-- Opening Marker --

Source: an optimization exercise on an open RTL-to-GDS flow (aim: small area). Production flows keep margins and buffers that such runs may drop.
In this exercise RTL edits were held to simulation tests only and were not proved equivalent to the original.
In every run shown here, the design's own scripts or RTL, not TritonCTS, make the clock network.
No driver is modelled on the clock port, so clock power and skew are understated where the tree is cut down; a real chip needs a root buffer or a tree.
Power and IR drop assume default switching activity.

$ cat config.mk
export PLATFORM = sky130hd
export DESIGN_NAME = LiftController
export DESIGN_NICKNAME = LiftController
export VERILOG_FILES = /design/flow/design.v
export SDC_FILE = /design/flow/constraint.sdc
export NUM_CORES = 4
export LEC_CHECK = 0
export ABC_AREA = 1
export CAP_MARGIN = 20
export CORE_AREA = 2.3 2.72 77.74 76.16
export CTS_BUF_LIST = sky130_fd_sc_hd__clkbuf_2 sky130_fd_sc_hd__clkbuf_4
export DIE_AREA = 0 0 80 80
export GPL_TIMING_DRIVEN = 0
export SLEW_MARGIN = 20
$ cat constraint.sdc
create_clock -name core_clock -period 5.0 [get_ports {clk}]
set_input_delay 1.0000 -clock core_clock [delete_from_list [all_inputs] [get_ports {clk}]]
set_output_delay 1.0000 -clock core_clock [all_outputs]
set_load 0.01 [all_outputs]
$ cat design.v
module LiftController(d_up, d_down, f, p_dir, rfloor, clk, reset);
input  [3:0] d_up;
input  [3:0] d_down;
input  [4:0] f;
output [1:0] p_dir;
input  clk, reset;
output reg [2:0] rfloor;
localparam [3:0] S0 = 4'b1000;
reg [3:0] pstate, nstate;
reg [1:0] count;
reg       nz;     
reg       pdir;   
reg       rdir;
reg       idle;   
assign p_dir = {pdir & ~idle, ~(pdir | idle)};
wire none = ~(|f | |d_up | |d_down);
wire [1:0] g = pstate[3:2];
wire [1:0] i = pstate[1:0];
wire i0 = (i == 2'd0), i1 = (i == 2'd1), i3 = (i == 2'd3);
wire isU  = (g == 2'd0);
wire isD  = (g == 2'd1);
wire isS  = (g == 2'd2);           
wire isS0 = isS & i0;
wire isSk = isS & ~i0;             
wire isS1 = isS & i1;
wire isS2 = isS & (i == 2'd2);
wire isS4 = (g == 2'd3) & i0;
wire isM  = (g == 2'd3) & ~i0;
wire mv   = ~g[1] | isM;
wire atk  = isSk & (rfloor[1:0] == i);    
wire upen = isU & ~i3 | isS0 | atk | isM & pdir & ~i3;
wire [4:1] ge = {upen, upen & (i != 2'd3), upen & ~i[1], upen & i0};
wire dnen = isD & ~i0 | isS4 | atk | isM & ~pdir & ~i1;
wire [3:0] lt = {1'b0, i3, i[1], ~i0};            
wire [3:0] le = isS4 ? 4'b1111 : {4{dnen}} & (isD ? (lt | (4'b0001 << i)) : lt);
wire [4:1] fu = f[4:1] & ge;
wire [4:1] hu_u = {1'b0, d_up[3:1]} & ge;
wire [4:1] hu_d = d_down[3:0] & ge & {1'b1, {3{~mv}}};
wire [4:1] hu = hu_u | hu_d;
reg [2:0] fu_fl, hu_fl; reg hu_rd;
always @* begin
    casez (fu)
    4'b???1: fu_fl = 3'd1;
    4'b??10: fu_fl = 3'd2;
    4'b?100: fu_fl = 3'd3;
    default: fu_fl = 3'd4;
    endcase
    casez (hu)
    4'b???1: begin hu_fl = 3'd1; hu_rd = hu_u[1]; end
    4'b??10: begin hu_fl = 3'd2; hu_rd = hu_u[2]; end
    4'b?100: begin hu_fl = 3'd3; hu_rd = hu_u[3]; end
    default: begin hu_fl = 3'd4; hu_rd = 1'b0; end
    endcase
end
wire fu_hit = |fu;
wire hu_hit = |hu;
wire hfirst = (isS1 & rdir) | (isS2 & ~rdir);
wire s1q = isS1 & ~rdir;
wire hu_en = ~(s1q & |f[4:1]);
wire use_h = hu_en & hu_hit & (hfirst | ~fu_hit);
wire u_hit = fu_hit | (hu_en & hu_hit);
wire [2:0] u_fl = use_h ? hu_fl : fu_fl;
wire u_rd = use_h ? hu_rd : 1'b1;
wire u_pd = ~s1q | use_h;
wire [3:0] fd = f[3:0] & le;
wire [3:0] hd_u = d_up[3:0] & le & {{3{~mv}}, 1'b1};
wire [3:0] hd_d = {d_down[2:0], 1'b0} & le;
wire [3:0] hd = hd_u | hd_d;
reg [2:0] fd_fl, hd_fl; reg hd_rd;
always @* begin
    casez (fd)
    4'b1???: fd_fl = 3'd3;
    4'b01??: fd_fl = 3'd2;
    4'b001?: fd_fl = 3'd1;
    default: fd_fl = 3'd0;
    endcase
    casez (hd)
    4'b1???: begin hd_fl = 3'd3; hd_rd = hd_u[3]; end
    4'b01??: begin hd_fl = 3'd2; hd_rd = hd_u[2]; end
    4'b001?: begin hd_fl = 3'd1; hd_rd = hd_u[1]; end
    default: begin hd_fl = 3'd0; hd_rd = hd_u[0] & ~(isS1 & rdir); end
    endcase
end
wire fd_hit = |fd;
wire d_hit = fd_hit | |hd;
wire [2:0] d_fl = fd_hit ? fd_fl : hd_fl;
wire d_rd = ~fd_hit & hd_rd;
wire sel_u = u_hit & ~(atk & ~rdir & d_hit);
wire sel_d = d_hit & ~(atk & rdir & u_hit);
wire [2:0] rf = sel_u ? u_fl : sel_d ? d_fl : rfloor;
wire rd = sel_u ? u_rd : sel_d ? d_rd : rdir;
wire go = ~none & (isS0 & (u_hit | rfloor != 3'd0) | isS4 & (d_hit | ~rfloor[2]) |
                   isSk & (~atk | sel_u | sel_d));
wire pd = isU | isS0 & (u_hit | rfloor != 3'd0) | pdir & ~isD &
          ~(isS4 & d_hit) & ~(isSk & sel_d) | isSk & sel_u & u_pd;
wire c2 = count[1];
wire [1:0] cnt = ~g[1] ? {count[0], ~(count[0] | count[1])} : count;
wire [3:0] tgt = 4'b0001 << (isU ? i + 2'd1 : i);    
wire arrive = isU & (i3 | |(tgt[3:1] & (f[3:1] | d_up[3:1]))) |
              isD & (i0 | |(tgt[3:1] & (f[3:1] | d_down[2:0])));
wire z = g[1] ? (~isM & ~go) : (nz | ~c2 & arrive);
wire leave = isM | go;
wire up = isS0 | ~isS4 & (isM ? pdir : pd);
wire [3:0] ns = ~g[1] ? (c2 ? (isU ? {1'b1, ~nz | i3, i + 2'd1} : {1'b1, ~nz & ~i0, i}) : pstate)
                       : (leave ? (up ? {2'b00, i} : {2'b01, i - 2'd1}) : pstate);
always @(posedge clk) begin
    if (reset) begin
        pstate <= S0; nstate <= S0; count <= 2'd0; nz <= 1'b1;
        pdir <= 1'b1; rdir <= 1'b0; rfloor <= 3'd0; idle <= 1'b1;
    end else begin
        pstate <= nstate;
        nstate <= ns; rfloor <= rf; rdir <= rd; count <= cnt; nz <= z; pdir <= pd;
        idle <= none;
    end
end
endmodule
$ cat flow/run.sh
#!/bin/bash
# Standard synthesis, then a stronger area re-optimisation of its combinational logic
# (every flip-flop kept as it is), then the standard layout with small port buffers
# and a single clock buffer. Each tool's output goes to its own log file here.
set -euo pipefail
R=orfs/results/${FLOW_PLATFORM}/LiftController/base
YOSYS=$FLOW_HOME/../tools/install/yosys/bin/yosys
[[ -x $YOSYS ]] || YOSYS=yosys
LIB=$FLOW_HOME/platforms/${FLOW_PLATFORM}/lib/sky130_fd_sc_hd__tt_025C_1v80.lib

bash standard.sh synth > synth.log 2>&1
cp $R/1_2_yosys.v std_yosys.v

# several seeds of the same re-optimisation, four at a time; keep the smallest
SEEDS="1 2 3 4 5 6 7 8"
for s in $SEEDS; do
  sed "s/@SEED@/$s/" flow/deep.abc > deep_$s.abc
  REOPT_LIB=$LIB REOPT_DONTUSE=flow/dontuse.txt REOPT_IN=std_yosys.v REOPT_SCRIPT=deep_$s.abc \
  REOPT_OUT=reopt_$s.v REOPT_STAT=reopt_stat_$s.txt $YOSYS -c flow/reopt.tcl > reopt_$s.log 2>&1 &
  if (( s % 4 == 0 )); then wait; fi
done
wait
best=""; barea=""
for s in $SEEDS; do
  a=$(grep -i "chip area" reopt_stat_$s.txt | awk '{print $NF}') || continue
  [[ -n "$a" ]] || continue
  if [[ -z "$barea" ]] || awk "BEGIN{exit !($a < $barea)}"; then best=$s; barea=$a; fi
done
echo "seed $best area $barea" > reopt_choice.txt
if [[ -n "$best" ]]; then
  cp reopt_$best.v $R/1_2_yosys.v
  rm -f $R/1_synth.odb $R/1_synth.sdc
  bash standard.sh synth > synth_odb.log 2>&1
fi

# small port buffers; one clock buffer for all flip-flops instead of an H-tree
BUFFER_PORTS_ARGS="-buffer_cell sky130_fd_sc_hd__buf_1" PRE_CTS_TCL=$(pwd)/flow/one_clkbuf.tcl \
  bash standard.sh > layout.log 2>&1
$ cat flow/deep.abc
strash
&get -n
&deepsyn -T 45 -S @SEED@
&put
dch -f
amap -m -F 4 -A 10 -C 1000
$ cat flow/dontuse.txt
-dont_use sky130_fd_sc_hd__lpflow_bleeder_1 -dont_use sky130_fd_sc_hd__lpflow_clkbufkapwr_1 -dont_use sky130_fd_sc_hd__lpflow_clkbufkapwr_16 -dont_use sky130_fd_sc_hd__lpflow_clkbufkapwr_2 -dont_use sky130_fd_sc_hd__lpflow_clkbufkapwr_4 -dont_use sky130_fd_sc_hd__lpflow_clkbufkapwr_8 -dont_use sky130_fd_sc_hd__lpflow_clkinvkapwr_1 -dont_use sky130_fd_sc_hd__lpflow_clkinvkapwr_16 -dont_use sky130_fd_sc_hd__lpflow_clkinvkapwr_2 -dont_use sky130_fd_sc_hd__lpflow_clkinvkapwr_4 -dont_use sky130_fd_sc_hd__lpflow_clkinvkapwr_8 -dont_use sky130_fd_sc_hd__lpflow_decapkapwr_12 -dont_use sky130_fd_sc_hd__lpflow_decapkapwr_3 -dont_use sky130_fd_sc_hd__lpflow_decapkapwr_4 -dont_use sky130_fd_sc_hd__lpflow_decapkapwr_6 -dont_use sky130_fd_sc_hd__lpflow_decapkapwr_8 -dont_use sky130_fd_sc_hd__lpflow_inputiso0n_1 -dont_use sky130_fd_sc_hd__lpflow_inputiso0p_1 -dont_use sky130_fd_sc_hd__lpflow_inputiso1n_1 -dont_use sky130_fd_sc_hd__lpflow_inputiso1p_1 -dont_use sky130_fd_sc_hd__lpflow_inputisolatch_1 -dont_use sky130_fd_sc_hd__lpflow_isobufsrc_1 -dont_use sky130_fd_sc_hd__lpflow_isobufsrc_16 -dont_use sky130_fd_sc_hd__lpflow_isobufsrc_2 -dont_use sky130_fd_sc_hd__lpflow_isobufsrc_4 -dont_use sky130_fd_sc_hd__lpflow_isobufsrc_8 -dont_use sky130_fd_sc_hd__lpflow_isobufsrckapwr_16 -dont_use sky130_fd_sc_hd__lpflow_lsbuf_lh_hl_isowell_tap_1 -dont_use sky130_fd_sc_hd__lpflow_lsbuf_lh_hl_isowell_tap_2 -dont_use sky130_fd_sc_hd__lpflow_lsbuf_lh_hl_isowell_tap_4 -dont_use sky130_fd_sc_hd__lpflow_lsbuf_lh_isowell_4 -dont_use sky130_fd_sc_hd__lpflow_lsbuf_lh_isowell_tap_1 -dont_use sky130_fd_sc_hd__lpflow_lsbuf_lh_isowell_tap_2 -dont_use sky130_fd_sc_hd__lpflow_lsbuf_lh_isowell_tap_4 -dont_use sky130_fd_sc_hd__probe_p_8 -dont_use sky130_fd_sc_hd__probec_p_8 
$ cat flow/one_clkbuf.tcl
# Clock distribution for a small design: one clock buffer drives every flip-flop clock pin
# (the clock port then feeds a single cell), in place of the H-tree that CTS builds.
set cb_master_name [expr {[info exists ::env(ONE_CLKBUF)] ? $::env(ONE_CLKBUF) : "sky130_fd_sc_hd__clkbuf_8"}]
set block [ord::get_db_block]
set db [ord::get_db]
set master [$db findMaster $cb_master_name]
set clknet [$block findNet clk]
set leaf [odb::dbNet_create $block clknet_leaf]
$leaf setSigType CLOCK
set buf [odb::dbInst_create $block $master clkbuf_leaf]
set sx 0; set sy 0; set n 0
foreach it [$clknet getITerms] {
  set inst [$it getInst]
  if {$inst eq $buf} { continue }
  $it disconnect
  $it connect $leaf
  set bb [$inst getBBox]
  set sx [expr {$sx + ([$bb xMin] + [$bb xMax]) / 2}]
  set sy [expr {$sy + ([$bb yMin] + [$bb yMax]) / 2}]
  incr n
}
[$buf findITerm A] connect $clknet
[$buf findITerm X] connect $leaf
$buf setLocation [expr {$sx / $n}] [expr {$sy / $n}]
$buf setPlacementStatus PLACED
global_connect
puts "one_clkbuf: $cb_master_name drives $n clock pins"
proc clock_tree_synthesis {args} { puts "one_clkbuf: clock_tree_synthesis skipped" }
set_propagated_clock [all_clocks]
$ cat flow/reopt.tcl
# Re-optimise the combinational logic of the standard synthesis netlist, keeping every
# flip-flop instance (name, cell type, connections to its own nets) as it is.
set lib $::env(REOPT_LIB)
set dont_use [split [string trim [read [open $::env(REOPT_DONTUSE)]]]]
yosys read_liberty -ignore_miss_func $lib
yosys read_verilog $::env(REOPT_IN)
yosys hierarchy -top LiftController
yosys setattr -mod -set keep_hierarchy 1 sky130_fd_sc_hd__*df* sky130_fd_sc_hd__*dl*
yosys flatten
yosys rename -hide w:*.*
yosys opt_clean -purge
yosys techmap
yosys opt -fast
yosys abc -script $::env(REOPT_SCRIPT) -liberty $lib {*}$dont_use
yosys opt_clean -purge
yosys hilomap -singleton -hicell sky130_fd_sc_hd__conb_1 HI -locell sky130_fd_sc_hd__conb_1 LO
yosys splitnets
yosys insbuf -buf sky130_fd_sc_hd__buf_4 A X
yosys opt_clean -purge
yosys blackbox sky130_fd_sc_hd__*df* sky130_fd_sc_hd__*dl*
yosys tee -o $::env(REOPT_STAT) stat -liberty $lib
yosys select LiftController
yosys write_verilog -noattr -nohex -nodec -selected $::env(REOPT_OUT)
$ cat standard.sh
#!/bin/bash
# synth_recipe.tcl (not shown) runs the flow's synth.tcl, then flattens the netlist and writes it again
# the make line also repeats each setting of config.mk as NAME=value (left out here)
make -C /OpenROAD-flow-scripts/flow DESIGN_CONFIG=/design/flow/config.mk WORK_HOME=/design/flow/orfs CLKGATE_MAP_FILE= SYNTH_SCRIPT=/design/flow/synth_recipe.tcl "${@:-finish}"
==> flow_summary.json, run 1 <==
{
  "port_buffers": 19,
  "dp_worst_setup_slack_ns": 0.5181,
  "clk-insertion-delay-late_ns": 0.16,
  "die-area_sq_um": 6400,
  "final_antenna_net_count": 0,
  "crit_top_cell": "nor2_1",
  "reg2reg_slack_ns": 0.49,
  "diodes": 0,
  "final_cell_mix": "42 x nor2_1, 29 x clkinv_1, 19 x buf_1",
  "min_path_type": "flip-flop to flip-flop",
  "place_area_sq_um": 1334,
  "finalHoldViolations": 0,
  "postCtsSetupRepairBufs": 0,
  "startpoint_type": "flip-flop",
  "fin_skew_ns": 0.001338,
  "nets": 222,
  "final_common_cell": "nor2_1",
  "wl_microns": 3901,
  "die_h_microns": 80,
  "ios": 20,
  "worstSetupPathType": "flip-flop to flip-flop",
  "hold_path_depth": 1,
  "worstPathRequired_ns": 5.08,
  "worst_pin_slew_ns": 0.6477,
  "min_to": "pstate[3]$_SDFF_PP1_",
  "drtIter0Drc": 189,
  "syn_area_sq_um": 1172,
  "syn-num-nets": 200,
  "fmax_mhz": 221.8,
  "critPathSlowestCell": "dfxtp_1",
  "final_cells": 277,
  "tns_ns": 0,
  "regToRegEndpoint": "nstate[1]$_SDFF_PP0_",
  "regToRegStartpoint": "pstate[1]$_SDFF_PP0_",
  "dr.pass1.iters": 5,
  "gp_congestion": 0.9542,
  "area_growth_pct": 15.26,
  "dp_cells": 276,
  "final_cell_area_sq_um": 1351,
  "syn-instance-count": 185,
  "path_max_fanout": 7,
  "grt_max_degree": 18,
  "peakVddDrop_mv": 0.09840,
  "overflow": 0,
  "critical-path-top-delay-family": "simple AND/OR/NAND/NOR gates",
  "setup_viol": 0,
  "grt_util_all_layers": 0.1196,
  "dieWidth_microns": 80,
  "p_leak_nw": 0.4315,
  "antenna_found_initial": 0,
  "drc": 0,
  "std_cell_rows": 27,
  "fin_util": 0.2439,
  "worstPathCellList": "clkinv_1 -> nor2_2 -> clkinv_1 -> a31oi_1 -> o22a_1 -> o211ai_1 -> nor3_1 -> or3_1 -> nor2_1 -> nand3_1 -> clkinv_1 -> nor2_1 -> nor2_1 -> clkinv_1 -> o21ai_0 -> a31oi_1 -> nor2_1 -> nor3_1 -> nand2_1 -> o21ai_0 -> nor2_1 -> a211oi_1",
  "p_per_area_nw_per_um2": 206.4,
  "drv_cap": 0,
  "critPathMaxStageDelay_ns": 0.47,
  "coreArea_sq_um": 5540,
  "grt_pass1_wl_microns": 6320,
  "arrival_ns": 4.59,
  "fillers": 651,
  "setup.worst_path.end_class": "flip-flop",
  "hp-start": "nstate[3]$_SDFF_PP1_",
  "routedWlPerCell_microns": 14.08,
  "vias_per_cell": 5.267,
  "clk_pin_slew_worst_paths_ns": 0.10,
  "total_power_mw": 0.2789,
  "max-slew-margin-rel": 0.5682,
  "dpl.hpwl_microns": 3177,
  "grt_pass1_vias": 1384,
  "layout_min_cycle_time_ns": 4.508,
  "r2r_cells": 22,
  "rsz0062_at_grt": "no",
  "vias": 1459,
  "crit_buf_inv": 4,
  "yosys_warnings": 1,
  "fin_crit_sh": 0.9016,
  "avgSynthCellArea_sq_um": 6.337,
  "holdWs_ns": 0.4245,
  "start_util": 0.2116,
  "worst_slack_ns": 0.4919,
  "drv_slew": 0,
  "status": "complete, no violations",
  "layout-drive-gt1-share": 0.009756
}
-- final cells by class --
type / count / area (sq um) / area share
tap: 72 / 90.09 / 0.06667
inverter: 29 / 108.9 / 0.08056
multi-input combinational: 139 / 726.9 / 0.5380
sequential: 17 / 340.3 / 0.2519
timing repair buffer: 19 / 71.32 / 0.05278
buffer: 1 / 13.76 / 0.01019
-- flip-flops by register name (all words and copies together), names as in the netlist --
name and flops:
pdir 1, idle 1, nstate 4, rdir 1, rfloor 3, pstate 4, nz 1, count 2
-- how the worst max path moves through the flow --
stage | start | end | slack [ns] | cells after the start
after detailed placement | pstate[1]$_SDFF_PP0_ | nstate[1]$_SDFF_PP0_ | 0.52 | 22
after CTS | pstate[1]$_SDFF_PP0_ | nstate[1]$_SDFF_PP0_ | 0.47 | 22
after floorplan | pstate[1]$_SDFF_PP0_ | nstate[1]$_SDFF_PP0_ | 1.57 | 22
final | pstate[1]$_SDFF_PP0_ | nstate[1]$_SDFF_PP0_ | 0.49 | 22
after global routing | pstate[1]$_SDFF_PP0_ | nstate[1]$_SDFF_PP0_ | 0.04 | 22
after global placement | pstate[1]$_SDFF_PP0_ | nstate[1]$_SDFF_PP0_ | 0.46 | 22
-- metal layers --
| layer | up-vias | routed length [microns] | track usage |
|---|---|---|---|
| met5 | - | 0 | 0 |
| met4 | 0 | 179 | 0.04576 |
| met3 | 25 | 451 | 0.01471 |
| met2 | 110 | 1637 | 0.1942 |
| met1 | 622 | 1632 | 0.1604 |
| li1 | 702 | - | - |
-- what timing repair did --
| item | CTS | global route |
|---|---|---|
| hold buffers | 0 | 0 |
| resized for setup | 0 | 2 |
| endpoints found under the setup margin | 0 | 3 |
-- worst register-to-register path, delay by kind of cell (launching register included) --
| family | cells | cell delay (ns) |
|---|---|---|
| simple gates | 11 | 1.81 |
| compound gates | 7 | 1.43 |
| buf+inv | 4 | 0.73 |
| flops | 1 | 0.47 |
-- where the power goes --
| part | internal [mW] | switching [mW] |
|---|---|---|
| Clock | 0.0186 | 0.0348 |
| Combinational | 0.0244 | 0.0476 |
| Sequential | 0.143 | 0.0103 |
==> inputs of run 2 (changes only) <==
--- a/design.v
+++ b/design.v
@@ -90,7 +90,7 @@
 wire [2:0] rf = sel_u ? u_fl : sel_d ? d_fl : rfloor;
 wire rd = sel_u ? u_rd : sel_d ? d_rd : rdir;
 wire go = ~none & (isS0 & (u_hit | rfloor != 3'd0) | isS4 & (d_hit | ~rfloor[2]) |
-                   isSk & (~atk | sel_u | sel_d));
+                   isSk & (~atk | u_hit | d_hit));
 wire pd = isU | isS0 & (u_hit | rfloor != 3'd0) | pdir & ~isD &
           ~(isS4 & d_hit) & ~(isSk & sel_d) | isSk & sel_u & u_pd;
 wire c2 = count[1];
--- a/flow/run.sh
+++ b/flow/run.sh
@@ -12,7 +12,7 @@
 cp $R/1_2_yosys.v std_yosys.v
 
 # several seeds of the same re-optimisation, four at a time; keep the smallest
-SEEDS="1 2 3 4 5 6 7 8"
+SEEDS="1 2 3 4 5 6 7 8 9 10 11 12"
 for s in $SEEDS; do
   sed "s/@SEED@/$s/" flow/deep.abc > deep_$s.abc
   REOPT_LIB=$LIB REOPT_DONTUSE=flow/dontuse.txt REOPT_IN=std_yosys.v REOPT_SCRIPT=deep_$s.abc \
==> config.mk (replaced) <==
export PLATFORM = sky130hd
export DESIGN_NAME = LiftController
export DESIGN_NICKNAME = LiftController
export VERILOG_FILES = /design/flow/design.v
export SDC_FILE = /design/flow/constraint.sdc
export NUM_CORES = 4
export LEC_CHECK = 0
export CAP_MARGIN = 20
export CORE_AREA = 2.3 2.72 77.74 76.16
export DIE_AREA = 0 0 80 80
export GPL_TIMING_DRIVEN = 0
export SLEW_MARGIN = 20
==> flow_summary.json, run 2 <==
{
  "status": "complete, no violations",
  "layout-drive-gt1-share": 0.005181,
  "port_buffers": 19,
  "syn-instance-count": 173,
  "critPathMaxStageDelay_ns": 0.45,
  "setup_viol": 0,
  "worstSetupPathType": "flip-flop to flip-flop",
  "vias": 1314,
  "worstPathRequired_ns": 5.05,
  "avgSynthCellArea_sq_um": 6.668,
  "coreArea_sq_um": 5540,
  "area_growth_pct": 15.18,
  "grt_pass1_vias": 1295,
  "wl_microns": 3422,
  "worstPathCellList": "nor2_1 -> clkinv_1 -> nor2_1 -> nor2_1 -> nor2b_1 -> or3_1 -> nor3b_1 -> a22oi_1 -> o21a_1 -> o21ai_0 -> clkinv_1 -> nor2_1 -> a211oi_1 -> o21ai_0 -> o31ai_1 -> o21ai_0 -> o21ai_0 -> a21oi_1",
  "antenna_found_initial": 0,
  "peakVddDrop_mv": 0.08997,
  "grt_util_all_layers": 0.1067,
  "clk-insertion-delay-late_ns": 0.16,
  "setup.worst_path.end_class": "flip-flop",
  "finalHoldViolations": 0,
  "arrival_ns": 4.05,
  "postCtsSetupRepairBufs": 0,
  "syn-num-nets": 188,
  "syn_area_sq_um": 1154,
  "max-slew-margin-rel": 0.6140,
  "path_max_fanout": 10,
  "p_seq_frac": 0.524,
  "gp_congestion": 0.9125,
  "yosys_warnings": 1,
  "cts_resized": 0,
  "netSwitchingFraction": 0.3301,
  "grt_pass1_wl_microns": 5789,
  "multiInputGateArea_sq_um": 726.9,
  "critPathSlowestCell": "nor2_1",
  "min_path_type": "flip-flop to flip-flop",
  "std_cell_rows": 27,
  "drc": 0,
  "routedWlPerCell_microns": 12.91,
  "fin_skew_ns": 0.004031,
  "final_common_cell": "nor2_1",
  "total_power_mw": 0.2920,
  "drtIter0Drc": 74,
  "diodes": 0,
  "nets": 210,
  "ctsHoldBuffers": 0,
  "overflow": 0,
  "die-area_sq_um": 6400,
  "drv_slew": 0,
  "rsz0062_at_grt": "no",
  "fillers": 643,
  "die_h_microns": 80,
  "drv_cap": 0,
  "dpl.hpwl_microns": 2773,
  "ios": 20,
  "fmax_mhz": 250.1,
  "pwr-share-clk": 0.181,
  "p_leak_nw": 0.4406,
  "p_per_area_nw_per_um2": 219.8,
  "switchingPower_mw": 0.09640,
  "grt_max_degree": 18,
  "layout_min_cycle_time_ns": 3.998,
  "final_cell_mix": "31 x nor2_1, 23 x clkinv_1, 22 x o21ai_0",
  "vias_per_cell": 4.958,
  "startpoint_type": "flip-flop",
  "combinationalPowerShare": 0.295,
  "dieWidth_microns": 80,
  "dr.pass1.iters": 5,
  "fin_crit_sh": 0.7997,
  "final_antenna_net_count": 0,
  "p_int_mw": 0.1956,
  "reg.largest.list": "nstate: 4 flops, pstate: 4 flops, rfloor: 3 flops",
  "worst_pin_slew_ns": 0.5729,
  "tns_ns": 0,
  "start_util": 0.2082,
  "regArea_sq_um": 340.3,
  "clk_pin_slew_worst_paths_ns": 0.10
}
run 2: area by class of cell:
class	count	share of cell area
multi-input cells	133	0.5471
flip-flops and latches	17	0.2561
well taps	72	0.06780
inverters	23	0.06497
repair buffers	19	0.05367
plain buffers	1	0.01036
run 2: final timing paths:
kind | end | start | depth (start not counted) | slack, ns
worst min register to register | pstate[3]$_SDFF_PP1_ | nstate[3]$_SDFF_PP1_ | 1 | 0.43
worst max-delay path | nstate[1]$_SDFF_PP0_ | pstate[0]$_SDFF_PP0_ | 18 | 1.00
worst min-delay path | pstate[3]$_SDFF_PP1_ | nstate[3]$_SDFF_PP1_ | 1 | 0.43
worst max register to register | nstate[1]$_SDFF_PP0_ | pstate[0]$_SDFF_PP0_ | 18 | 1.00
run 2: power by group through the flow:
| stage | clock network [mW] | logic, mW | registers (mW) |
|---|---|---|---|
| floorplan | 0 | 0.0584 | 0.155 |
| global route | 0.0600 | 0.0955 | 0.155 |
| CTS | 0.0555 | 0.0847 | 0.153 |
| finish | 0.0528 | 0.0862 | 0.153 |
| global placement | 0 | 0.0850 | 0.156 |
| detailed placement | 0 | 0.0842 | 0.156 |
run 2: critical path, delay by kind of cell, from the launching register on:
family          cells  cell delay, ns
buf+inv             2            0.51
flops               1            0.40
compound gates      9            1.54
simple gates        7            1.41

-- Closing Marker --

▶ **WORK ORDER**: Would you retype exactly the lines above, from the line with "tap: 72 / 90.09 / 0.06667" to the line with "-90,7 +90,7 @@", with both end lines kept and nothing more?

▶ **RESPONSE TO THE TASK**:
tap: 72 / 90.09 / 0.06667
inverter: 29 / 108.9 / 0.08056
multi-input combinational: 139 / 726.9 / 0.5380
sequential: 17 / 340.3 / 0.2519
timing repair buffer: 19 / 71.32 / 0.05278
buffer: 1 / 13.76 / 0.01019
-- flip-flops by register name (all words and copies together), names as in the netlist --
name and flops:
pdir 1, idle 1, nstate 4, rdir 1, rfloor 3, pstate 4, nz 1, count 2
-- how the worst max path moves through the flow --
stage | start | end | slack [ns] | cells after the start
after detailed placement | pstate[1]$_SDFF_PP0_ | nstate[1]$_SDFF_PP0_ | 0.52 | 22
after CTS | pstate[1]$_SDFF_PP0_ | nstate[1]$_SDFF_PP0_ | 0.47 | 22
after floorplan | pstate[1]$_SDFF_PP0_ | nstate[1]$_SDFF_PP0_ | 1.57 | 22
final | pstate[1]$_SDFF_PP0_ | nstate[1]$_SDFF_PP0_ | 0.49 | 22
after global routing | pstate[1]$_SDFF_PP0_ | nstate[1]$_SDFF_PP0_ | 0.04 | 22
after global placement | pstate[1]$_SDFF_PP0_ | nstate[1]$_SDFF_PP0_ | 0.46 | 22
-- metal layers --
| layer | up-vias | routed length [microns] | track usage |
|---|---|---|---|
| met5 | - | 0 | 0 |
| met4 | 0 | 179 | 0.04576 |
| met3 | 25 | 451 | 0.01471 |
| met2 | 110 | 1637 | 0.1942 |
| met1 | 622 | 1632 | 0.1604 |
| li1 | 702 | - | - |
-- what timing repair did --
| item | CTS | global route |
|---|---|---|
| hold buffers | 0 | 0 |
| resized for setup | 0 | 2 |
| endpoints found under the setup margin | 0 | 3 |
-- worst register-to-register path, delay by kind of cell (launching register included) --
| family | cells | cell delay (ns) |
|---|---|---|
| simple gates | 11 | 1.81 |
| compound gates | 7 | 1.43 |
| buf+inv | 4 | 0.73 |
| flops | 1 | 0.47 |
-- where the power goes --
| part | internal [mW] | switching [mW] |
|---|---|---|
| Clock | 0.0186 | 0.0348 |
| Combinational | 0.0244 | 0.0476 |
| Sequential | 0.143 | 0.0103 |
==> inputs of run 2 (changes only) <==
--- a/design.v
+++ b/design.v
@@ -90,7 +90,7 @@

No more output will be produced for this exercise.